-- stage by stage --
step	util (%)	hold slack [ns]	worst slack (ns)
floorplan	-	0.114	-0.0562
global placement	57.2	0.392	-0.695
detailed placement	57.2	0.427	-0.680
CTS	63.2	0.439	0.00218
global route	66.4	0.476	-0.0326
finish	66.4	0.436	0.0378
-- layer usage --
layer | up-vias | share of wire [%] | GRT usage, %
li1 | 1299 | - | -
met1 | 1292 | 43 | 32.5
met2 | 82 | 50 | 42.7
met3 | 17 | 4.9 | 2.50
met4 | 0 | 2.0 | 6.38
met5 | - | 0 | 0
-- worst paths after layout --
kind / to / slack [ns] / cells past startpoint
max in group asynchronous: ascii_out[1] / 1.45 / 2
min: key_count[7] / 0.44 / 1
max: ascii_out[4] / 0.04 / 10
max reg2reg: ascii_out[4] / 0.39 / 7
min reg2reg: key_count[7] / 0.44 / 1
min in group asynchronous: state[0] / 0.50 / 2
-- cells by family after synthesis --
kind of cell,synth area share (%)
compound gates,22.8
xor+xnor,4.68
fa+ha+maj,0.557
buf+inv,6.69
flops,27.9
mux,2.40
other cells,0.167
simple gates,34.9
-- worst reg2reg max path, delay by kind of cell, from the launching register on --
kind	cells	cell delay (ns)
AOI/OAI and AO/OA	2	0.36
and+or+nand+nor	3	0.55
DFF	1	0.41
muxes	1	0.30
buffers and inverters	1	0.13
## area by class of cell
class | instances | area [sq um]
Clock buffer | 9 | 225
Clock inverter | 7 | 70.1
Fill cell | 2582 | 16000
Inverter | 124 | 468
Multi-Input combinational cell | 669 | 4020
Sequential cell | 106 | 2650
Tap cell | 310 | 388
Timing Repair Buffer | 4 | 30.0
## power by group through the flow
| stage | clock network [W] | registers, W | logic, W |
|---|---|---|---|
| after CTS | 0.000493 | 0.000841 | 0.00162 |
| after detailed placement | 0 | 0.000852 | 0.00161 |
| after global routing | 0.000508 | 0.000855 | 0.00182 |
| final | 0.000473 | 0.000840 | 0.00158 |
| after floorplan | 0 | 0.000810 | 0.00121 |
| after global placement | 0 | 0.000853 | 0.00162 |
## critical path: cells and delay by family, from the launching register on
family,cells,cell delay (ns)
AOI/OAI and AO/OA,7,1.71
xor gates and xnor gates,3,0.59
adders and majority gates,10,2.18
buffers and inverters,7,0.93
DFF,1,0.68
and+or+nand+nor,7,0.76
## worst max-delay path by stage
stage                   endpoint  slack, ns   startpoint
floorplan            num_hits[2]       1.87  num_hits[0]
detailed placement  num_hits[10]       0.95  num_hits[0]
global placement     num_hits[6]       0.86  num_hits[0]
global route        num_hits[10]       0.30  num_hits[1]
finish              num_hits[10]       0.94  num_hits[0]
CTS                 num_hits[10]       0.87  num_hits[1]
$ cat src/rtl/fp_addsub_pkg.sv
// Shared constants for the floating-point add/sub datapath (execute stage and
// normalise/round stage).
package fp_addsub_pkg;

  localparam int EXP_W   = 8;
  localparam int MAN_W   = 23;
  localparam int BIAS    = 127;
  localparam int SW      = MAN_W + 3;
  localparam int EXP_MAX = (1 << EXP_W) - 2;
  localparam int EXP_INF = (1 << EXP_W) - 1;
  localparam int RES_W   = 1 + EXP_W + MAN_W;
  localparam int EXP_SW  = EXP_W + 2;
  localparam int LZ_W    = $clog2(SW) + 1;

  // Normalised operand handed from stage 1 to stage 2; the hidden bit is
  // implied except for an exact zero, which the zero marker carries instead.
  typedef struct packed {
    logic [MAN_W-1:0]  frac;
    logic              guard;
    logic              sticky;
    logic              sgn;
    logic [EXP_SW-1:0] exp;
    logic              zero;
  } norm_t;

  function automatic logic [RES_W-1:0] pack_word(
    input logic             sgn,
    input logic [EXP_W-1:0] exp,
    input logic [MAN_W-1:0] frac
  );
    return {sgn, exp, frac};
  endfunction

endpackage

$ cat src/rtl/fp_addsub_lzc.sv
// Leading-zero counter, log-depth tree. An all-zero input reports W.
module fp_addsub_lzc #(
  parameter int W = 26
) (
  input  logic [W-1:0]        in_bits,
  output logic [$clog2(W):0]  count
);

  localparam int L = $clog2(W);
  localparam int P = 1 << L;

  logic [P-1:0]        padded;
  logic [P-1:0][L:0]   cur;
  logic [P-1:0][L:0]   nxt;
  logic [L:0]          half;

  // Pad below the LSB with ones so the padding never adds to the count.
  always_comb begin
    padded = '1;
    padded[P-1 -: W] = in_bits;
  end

  always_comb begin
    cur  = '0;
    nxt  = '0;
    half = '0;
    for (int i = 0; i < P; i++) begin
      cur[i] = {{L{1'b0}}, ~padded[i]};
    end
    for (int lvl = 1; lvl <= L; lvl++) begin
      half = (L+1)'(1 << (lvl - 1));
      nxt  = '0;
      for (int i = 0; i < (P >> lvl); i++) begin
        nxt[i] = (cur[2*i+1] == half) ? half + cur[2*i] : cur[2*i+1];
      end
      cur = nxt;
    end
    count = cur[0];
  end

endmodule

$ cat src/rtl/fp_addsub_normalize_round.sv
// Normalise / round-to-nearest-even / pack stage following the add/sub
// execute stage. Two register stages with valid/ready flow control.
module fp_addsub_normalize_round
  import fp_addsub_pkg::*;
(
  input  logic              clk,
  input  logic              rst,
  input  logic              in_valid,
  output logic              in_ready,
  input  logic [SW-1:0]     in_sum,
  input  logic              in_sticky,
  input  logic              in_sgn,
  input  logic [EXP_W-1:0]  in_exp,
  output logic              out_valid,
  input  logic              out_ready,
  output logic [RES_W-1:0]  out_result,
  output logic              out_overflow,
  output logic              out_underflow
);

  logic              s1_load;
  logic              s2_load;

  logic [LZ_W-1:0]   lz_count;
  logic [LZ_W-1:0]   lz_m1;
  logic [SW-2:0]     sum_shl;
  logic              norm_hidden;
  norm_t             norm;

  norm_t             s1_d, s1_q;
  logic              s1_valid_d, s1_valid_q;

  logic              round_up;
  logic              frac_carry;
  logic [MAN_W-1:0]  frac_rnd;
  logic [EXP_SW-1:0] exp_rnd;

  logic              s2_valid_d, s2_valid_q;
  logic [RES_W-1:0]  out_result_d, out_result_q;
  logic              out_overflow_d, out_overflow_q;
  logic              out_underflow_d, out_underflow_q;

  fp_addsub_lzc #(.W(SW)) u_lzc (
    .in_bits (in_sum),
    .count   (lz_count)
  );

  // out_ready reaches in_ready combinationally so a full pipe can still take
  // a new word in the same cycle the downstream drains one.
  always_comb begin
    s2_load  = !s2_valid_q || out_ready;
    s1_load  = !s1_valid_q || s2_load;
    in_ready = s1_load;
  end

  // With a carry (no leading zeros) the sum shifts right one place; otherwise
  // it shifts left N-1. The carry bit is zero on the left-shift path, so it is
  // dropped before shifting.
  always_comb begin
    lz_m1   = lz_count - LZ_W'(1);
    sum_shl = in_sum[SW-2:0] << lz_m1;
    norm    = '0;
    if (lz_count == '0) begin
      norm_hidden = in_sum[SW-1];
      norm.frac   = in_sum[SW-2:2];
      norm.guard  = in_sum[1];
      norm.sticky = in_sticky | in_sum[0];
    end else begin
      norm_hidden = sum_shl[SW-2];
      norm.frac   = sum_shl[SW-3:1];
      norm.guard  = sum_shl[0];
      norm.sticky = in_sticky;
    end
    norm.sgn  = in_sgn;
    norm.exp  = EXP_SW'(in_exp) + EXP_SW'(1) - EXP_SW'(lz_count);
    norm.zero = !norm_hidden;
  end

  always_comb begin
    s1_d       = s1_q;
    s1_valid_d = s1_valid_q;
    if (s1_load) begin
      s1_valid_d = in_valid;
      if (in_valid) begin
        s1_d = norm;
      end
    end
  end

  // A carry out of the fraction means 1.11..1 rounded up to 2.0, which packs
  // as fraction zero with the exponent bumped by one.
  always_comb begin
    round_up               = s1_q.guard & (s1_q.sticky | s1_q.frac[0]);
    {frac_carry, frac_rnd} = {1'b0, s1_q.frac} + (MAN_W+1)'(round_up);
    exp_rnd                = s1_q.exp + EXP_SW'(frac_carry);
  end

  always_comb begin
    s2_valid_d      = s2_valid_q;
    out_result_d    = out_result_q;
    out_overflow_d  = out_overflow_q;
    out_underflow_d = out_underflow_q;
    if (s2_load) begin
      s2_valid_d = s1_valid_q;
      if (s1_valid_q) begin
        out_overflow_d  = 1'b0;
        out_underflow_d = 1'b0;
        if (s1_q.zero) begin
          out_result_d = '0;
        end else if (exp_rnd[EXP_SW-1] || (exp_rnd == '0)) begin
          out_result_d    = {s1_q.sgn, (RES_W-1)'(0)};
          out_underflow_d = 1'b1;
        end else if (exp_rnd > EXP_SW'(EXP_MAX)) begin
          out_result_d   = pack_word(s1_q.sgn, EXP_W'(EXP_INF), '0);
          out_overflow_d = 1'b1;
        end else begin
          out_result_d = pack_word(s1_q.sgn, exp_rnd[EXP_W-1:0], frac_rnd);
        end
      end
    end
  end

  always_ff @(posedge clk or posedge rst) begin
    if (rst) begin
      s1_valid_q      <= 1'b0;
      s1_q            <= '0;
      s2_valid_q      <= 1'b0;
      out_result_q    <= '0;
      out_overflow_q  <= 1'b0;
      out_underflow_q <= 1'b0;
    end else begin
      s1_valid_q      <= s1_valid_d;
      s1_q            <= s1_d;
      s2_valid_q      <= s2_valid_d;
      out_result_q    <= out_result_d;
      out_overflow_q  <= out_overflow_d;
      out_underflow_q <= out_underflow_d;
    end
  end

  always_comb begin
    out_valid     = s2_valid_q;
    out_result    = out_result_q;
    out_overflow  = out_overflow_q;
    out_underflow = out_underflow_q;
  end

endmodule

$ cat config.mk
export PLATFORM = sky130hd
export DESIGN_NAME = fp_addsub_normalize_round
export DESIGN_NICKNAME = d
export VERILOG_FILES = /design/src/rtl/fp_addsub_pkg.sv /design/src/rtl/fp_addsub_lzc.sv /design/src/rtl/fp_addsub_normalize_round.sv
export SDC_FILE = /design/constraint.sdc
export NUM_CORES = 1
export LEC_CHECK = 0
export BUFFER_PORTS_ARGS = -buffer_cell sky130_fd_sc_hd__buf_4
export CAP_MARGIN = 20
export CORE_UTILIZATION = 45
export CTS_CLUSTER_DIAMETER = 40
export DETAILED_ROUTE_END_ITERATION = 6
export PLACE_DENSITY = 0.65
export SYNTH_ARGS = -nofsm -noshare
export SYNTH_HDL_FRONTEND = slang
export SYNTH_SLANG_ARGS = --single-unit
$ cat constraint.sdc
create_clock -name clk -period 6.6 [get_ports clk]
set_clock_uncertainty 0.05 [all_clocks]
set_input_delay 0 -clock clk [delete_from_list [all_inputs] [get_ports clk]]
set_output_delay 0 -clock clk [all_outputs]
set_load 0.01 [all_outputs]
Word-level counts from Yosys, hierarchy flattened
Index checks and enable logic that the tools add are counted.

operators by class
  $add $sub $neg = 30
  $lt $le $gt $ge = 1
  equal/unequal tests = 14
  shifts and indexed selects = 1
  multiplexer cells = 37
  bitwise operators = 29
  reduce and logical (&&, ||, !) cells = 10

operator list
  kind                                                                               count
  6-bit two-way mux                                                                  27
  31-bit two-way mux                                                                 2
  6-bit by 2-bit equality test with 1-bit output (second input constant)             7
  2-bit by 6-bit adder with 6-bit output (first input constant)                      6
  32-bit two-way mux                                                                 1
  1-bit by 1-bit adder with 2-bit output (first input constant)                      13
  1-bit NOT                                                                          26
  25-bit two-way mux                                                                 1
  25-bit by 6-bit left shift with 25-bit output                                      1
  23-bit by 1-bit adder with 24-bit output                                           1
  6-bit by 3-bit equality test with 1-bit output (second input constant)             4
  3-bit by 6-bit adder with 6-bit output (first input constant)                      3
  4-bit by 6-bit adder with 6-bit output (first input constant)                      2
  6-bit by 4-bit equality test with 1-bit output (second input constant)             2
  10-bit by 1-bit adder with 10-bit output                                           1
  10-bit by 8-bit greater-than comparator with 1-bit output (second input constant)  1
  10-bit zero test                                                                   1
  9-bit by 6-bit subtractor with 10-bit output                                       1
  8-bit by 1-bit adder with 9-bit output (second input constant)                     1
  5-bit by 6-bit adder with 6-bit output (first input constant)                      1
  6-bit by 5-bit equality test with 1-bit output (second input constant)             1
  6-bit zero test                                                                    1
  1-bit two-way mux                                                                  6
  6-bit by 1-bit subtractor with 6-bit output (second input constant)                1
  other kinds (5)                                                                    11

storage, ports and cells
  register bits = 73
  bits of input ports = 40
  output and inout port bits = 36
  logic and storage cells = 133

Depth between registers and ports, before layout
  depth after elaboration = 15
  mapped depth = 21
  gate-level depth less buffers = 20

Cells and area by module
From an unflattened synthesis, not the netlist that was laid out.

unflattened totals
  cells, all modules = 638
  area total of the unflattened synthesis = 5652.9 µm²

modules (own cells, without submodules)
  module                     times used  cells an instance  area each (µm²)  seq. area each (µm²)
  fp_addsub_normalize_round  1           584                5315.1           1826.8
  fp_addsub_lzc              1           54                 337.8            0.0

Least setup slack after synthesis
OpenSTA, ideal clock, no wires.

  path type = register to register
  start = register s1_q[14] in the netlist's numbering
  end = register out_result_q[10] (netlist: out_result[10])
  library setup time = 133 ps
  arrival = 3572 ps
  data required time = 6417 ps
  setup slack = 2845 ps
  cell stages (with the launch flop) = 22
  buffers on the path = 1
  period minus slack after synthesis = 3755 ps
  cells stage by stage = dfrtp_1 and2_1 nand3_1 nor2_1 and3_1 nand2_1 nor2_1 nand2_1 nor3_1 ha_1 ha_1 nand3_1 xnor2_1 nor4_1 nand4_1 o211ai_1 nand2_1 and3_1 nor3b_2 nand2b_1 clkbuf_1 o21ai_0

between the ends
  cells in the longest elaborated chain, start to end = 8
  elaborated cells between the ends (all ways) = 10
  classes of those cells = add/sub: 2; order compare: 1; mux: 3; bitwise: 2; reduce/logical: 2

ends and longest elaborated chain
  element                                                                                               line                                                                text
  from (decl)                                                                                           fp_addsub_normalize_round.sv:30                                     norm_t s1_d, s1_q;
  from (signal assigned)                                                                                fp_addsub_normalize_round.sv:126                                    s1_q <= '0;
  from (signal assigned)                                                                                fp_addsub_normalize_round.sv:133                                    s1_q <= s1_d;
  1-bit bitwise OR                                                                                      fp_addsub_normalize_round.sv:93                                     round_up = s1_q.guard & (s1_q.sticky | s1_q.frac[0]);
  1-bit AND                                                                                             fp_addsub_normalize_round.sv:93
  23-bit by 1-bit adder with 24-bit output (*)                                                          fp_addsub_normalize_round.sv:94                                     {frac_carry, frac_rnd} = {1'b0, s1_q.frac} + (MAN_W+1)'(round_up);
  10-bit by 1-bit adder with 10-bit output                                                              fp_addsub_normalize_round.sv:95                                     exp_rnd = s1_q.exp + EXP_SW'(frac_carry);
  10-bit by 8-bit greater-than comparator with 1-bit output / 10-bit zero test (equally long branches)  fp_addsub_normalize_round.sv:113, fp_addsub_normalize_round.sv:110
  31-bit two-way mux / 1-bit logical OR (equally long branches)                                         fp_addsub_normalize_round.sv:113, fp_addsub_normalize_round.sv:110
  31-bit two-way mux (*)                                                                                fp_addsub_normalize_round.sv:110                                    end else if (exp_rnd[EXP_SW-1] || (exp_rnd == '0)) begin
  32-bit two-way mux (*)                                                                                fp_addsub_normalize_round.sv:108                                    if (s1_q.zero) begin
  to (signal assigned)                                                                                  fp_addsub_normalize_round.sv:135                                    out_result_q <= out_result_d;
  to (decl)                                                                                             fp_addsub_normalize_round.sv:39                                     logic [RES_W-1:0] out_result_d, out_result_q;

Mark *: on every way between the ends. The rest lies on a longest branch, timed or not.
A chain may end at the register's enable or synchronous reset.

Final worst setup path
Same ends and word-level chain as after synthesis.

==> results.yml <==
clock_network:
  root_buffer: "clkbuf_16"
  cts_tree: "done"
  clk-insertion-delay-late_ns: 0.34
  path_clk_slew_ns: 0.05
  cts_buffers: 9
  htreeDepth: 3
  clock_sinks: 73
  cts_buffer_depth: 2
run_status:
  violations: "DRC"
  outcome: "complete, but fails checks"
timing:
  fmax_ghz: 0.208
  rsz0062_at_grt: "false"
  period_share_pct: 72.9
  drv_slew: 0
  finalSetupTns_ns: 0
  final-setup-viol-count: 0
  worst_slew_pin_slew_ns: 0.922
  period_needed_ns: 4.81
  hold_ws_ns: 0.0108
  hold_viol: 0
  slew_headroom_pct: 38.5
yosys:
  yosys.area.top_type: "dfrtp_1"
  synthTopCellsByCount: "nand2_1 (103), dfrtp_1 (73), nor2_1 (55)"
  synth_edf_count: 0
  synth_top_area_share_pct: 33.5
  yosys_warnings: 0
  synth_fp_nets: 675
  ys_seq_area_share_pct: 33.5
  synth-main-ff-cell: "dfrtp_1"
  netlist_instances: 617
  syn_area_sq_um: 5450
  synth.most_common_cell: "nand2_1"
  synth.avg_cell_area_sq_um: 8.84
  synth_area_leaders: "dfrtp_1 (34%), mux4_2 (9.1%), nand2_1 (7.1%)"
  synthArstFlopShare_pct: 100
  ys_ff_latch: 73
  synth_cell_types: 66
pwr:
  leakage_nw: 2.88
  vdd_drop_max_uv: 123
  p_per_area_nw_per_um2: 239
  finalPower_mw: 1.58
worst_hold_path:
  holdPathStages: 3
  hold_path.class: "in -> reg"
critical_path:
  crit_chain: "and2_1, nand3_1, nor2_1, and3_1, nand2_1, nor2_1, nand2_1, nor3_1, ha_1, ha_1, nand3_1, xnor2_1, nor4_1, nand4_1, nor3_1, o21bai_1, and3_1, nor3b_2, nand2b_1, o21ai_0"
  slowest_stage: "nand2b_1"
  cp_max_fo: 23
  worst_setup_path_start_kind: "flop"
  worstPathRequired_ns: 6.79
  crit_path_max_incr_delay_ns: 0.48
  r2r.worst_path.cells: 20
  critPathArrivalTime_ns: 5.00
  path_depth: 20
  cp_num_buf_inv: 0
  critical_path.top_delay_family: "simple AND/OR/NAND/NOR gates"
  crit_path_end_kind: "flop"
  path_class: "reg -> reg"
cells_and_area:
  final_cells: 846
  drive_gt1_share_pct: 19.6
  layout.nets: 757
  fillers: 1054
  num_antenna_cells: 0
  syn_to_final_growth_pct: 20.8
place:
  portBuffers: 75
  place_congestion: 0.880
  dp.final_hpwl_um: 10600
  dp_cells: 811
floorplanning:
  core_area_sq_um: 11600
  rows: 39
  dieArea_sq_um: 12600
  pin_count: 76
  die_w_um: 112
  fp.dieH_um: 112
  initial_core_util_pct: 47.0
global_routing:
  grt_pass1_vias: 4760
  antenna_found_initial: 0
  grt_pass1_wl_um: 24300
  track_usage_pct: 24.5
  grt_max_degree: 74
  overflow: 0
routing:
  dr_total_vias: 4937
  drt_first_pass_iters: 7
  totalWireLength_um: 14500
  drc: 8
  antenna_left: 0
  drtIter0Drc: 389
  via_per_inst: 5.84
  post_drt_wl_per_cell_um: 17.2
job:
  cap_viol_max_count: 0
## path summary, 6_finish.rpt
kind / startpoint / to / slack, ns
hold / removal: in_sum[7] / s1_q[19] / 0.01
setup reg to reg: s1_q[14] / out_result[10] / 1.79
min in group asynchronous: rst / out_result[23] / 0.46
setup / recovery: s1_q[14] / out_result[10] / 1.79
max in group asynchronous: rst / s1_q[19] / 5.44
hold reg to reg: out_result[25] / out_result[25] / 0.42
## report_power, final
part           switching [mW]  internal, mW  total, mW
Sequential             0.0782         0.534      0.612
Combinational           0.279         0.244      0.523
Clock                   0.180         0.263      0.443
## flip-flops by register name (all words and copies together) (netlist names)
signal / flops
out_overflow: 1
out_result: 32
out_underflow: 1
out_valid: 1
s1_q: 37
s1_valid_q: 1
## logic make-up (layout without fill, tap and decap cells)
logic type | count (synthesis) | after routing | synth area share (%)
AOI/OAI and AO/OA | 139 | 139 | 16.7
xor gates and xnor gates | 37 | 37 | 6.43
adders and majority gates | 18 | 18 | 4.27
buffers and inverters | 51 | 137 | 3.95
DFF | 73 | 73 | 33.5
muxes | 45 | 45 | 13.4
and+or+nand+nor | 254 | 254 | 21.8
## placed cells by master, fill, tap and decap left out, types with 4 or more instances in the layout
master / instances
nand2_1: 103
buf_4: 84
dfrtp_1: 73
nor2_1: 55
o21ai_0: 44
a21oi_1: 37
nand3_1: 30
mux4_2: 22
mux2i_1: 20
xnor2_1: 19
dlygate4sd3_1: 19
inv_1: 17
ha_1: 17
xor2_1: 16
and3_1: 15
nand2b_1: 9
clkbuf_16: 9
nor3_1: 7
a221oi_1: 7
nor2b_1: 6
o31ai_1: 6
a22o_1: 6
nor4_1: 5
o21bai_1: 5
nand4_1: 4
## per-stage QoR
stage          setup WS [ns]  cell area (sq um)  util [%]
3_5_place_dp            1.73               6120      52.7
3_3_place_gp            2.01               6120      52.7
5_1_grt                 1.24               6590      56.7
2_1_floorplan           2.84               5450         -
6_report                1.79               6590      56.7
4_1_cts                 1.70               6580      56.6
## tightest hold or removal path, stage by stage
cell,delay (ns)
buf_4,0.14
a21oi_1,0.08
o21ai_0,0.13
## routing by layer
layer	track usage, %	wire [um]	vias up
met2	38.3	6670	174
met5	0	0	-
met3	3.08	670	28
met1	34.6	6870	2352
met4	10.1	309	0
li1	-	-	2383
## repair_timing
item,in CTS,in global routing
hold buffers,19,0
hold endpoints to repair,89,0
resized for setup,0,0
setup buffers,0,0
endpoints found under the setup margin,0,0
## final cells by class
type                       instances  area (sq um)  share of cell area (%)
inverter                          19          76.3                    1.16
clock inverter                     4          30.0                   0.456
timing repair buffer             103           821                    12.5
multi-input combinational        493          3410                    51.8
clock buffer                      11           243                    3.69
tap                              143           179                    2.72
sequential                        73          1830                    27.7
Power figures use the tool's default switching activity.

------

What the task requires - When you reach the line holding "layer | up-vias" in the records above, begin reproducing exactly, stop after the line holding "Inverter | 124 | 468", and output nothing else.

Completed exercise -
layer | up-vias | share of wire [%] | GRT usage, %
li1 | 1299 | - | -
met1 | 1292 | 43 | 32.5
met2 | 82 | 50 | 42.7
met3 | 17 | 4.9 | 2.50
met4 | 0 | 2.0 | 6.38
met5 | - | 0 | 0
-- worst paths after layout --
kind / to / slack [ns] / cells past startpoint
max in group asynchronous: ascii_out[1] / 1.45 / 2
min: key_count[7] / 0.44 / 1
max: ascii_out[4] / 0.04 / 10
max reg2reg: ascii_out[4] / 0.39 / 7
min reg2reg: key_count[7] / 0.44 / 1
min in group asynchronous: state[0] / 0.50 / 2
-- cells by family after synthesis --
kind of cell,synth area share (%)
compound gates,22.8
xor+xnor,4.68
fa+ha+maj,0.557
buf+inv,6.69
flops,27.9
mux,2.40
other cells,0.167
simple gates,34.9
-- worst reg2reg max path, delay by kind of cell, from the launching register on --
kind	cells	cell delay (ns)
AOI/OAI and AO/OA	2	0.36
and+or+nand+nor	3	0.55
DFF	1	0.41
muxes	1	0.30
buffers and inverters	1	0.13
## area by class of cell
class | instances | area [sq um]
Clock buffer | 9 | 225
Clock inverter | 7 | 70.1
Fill cell | 2582 | 16000
Inverter | 124 | 468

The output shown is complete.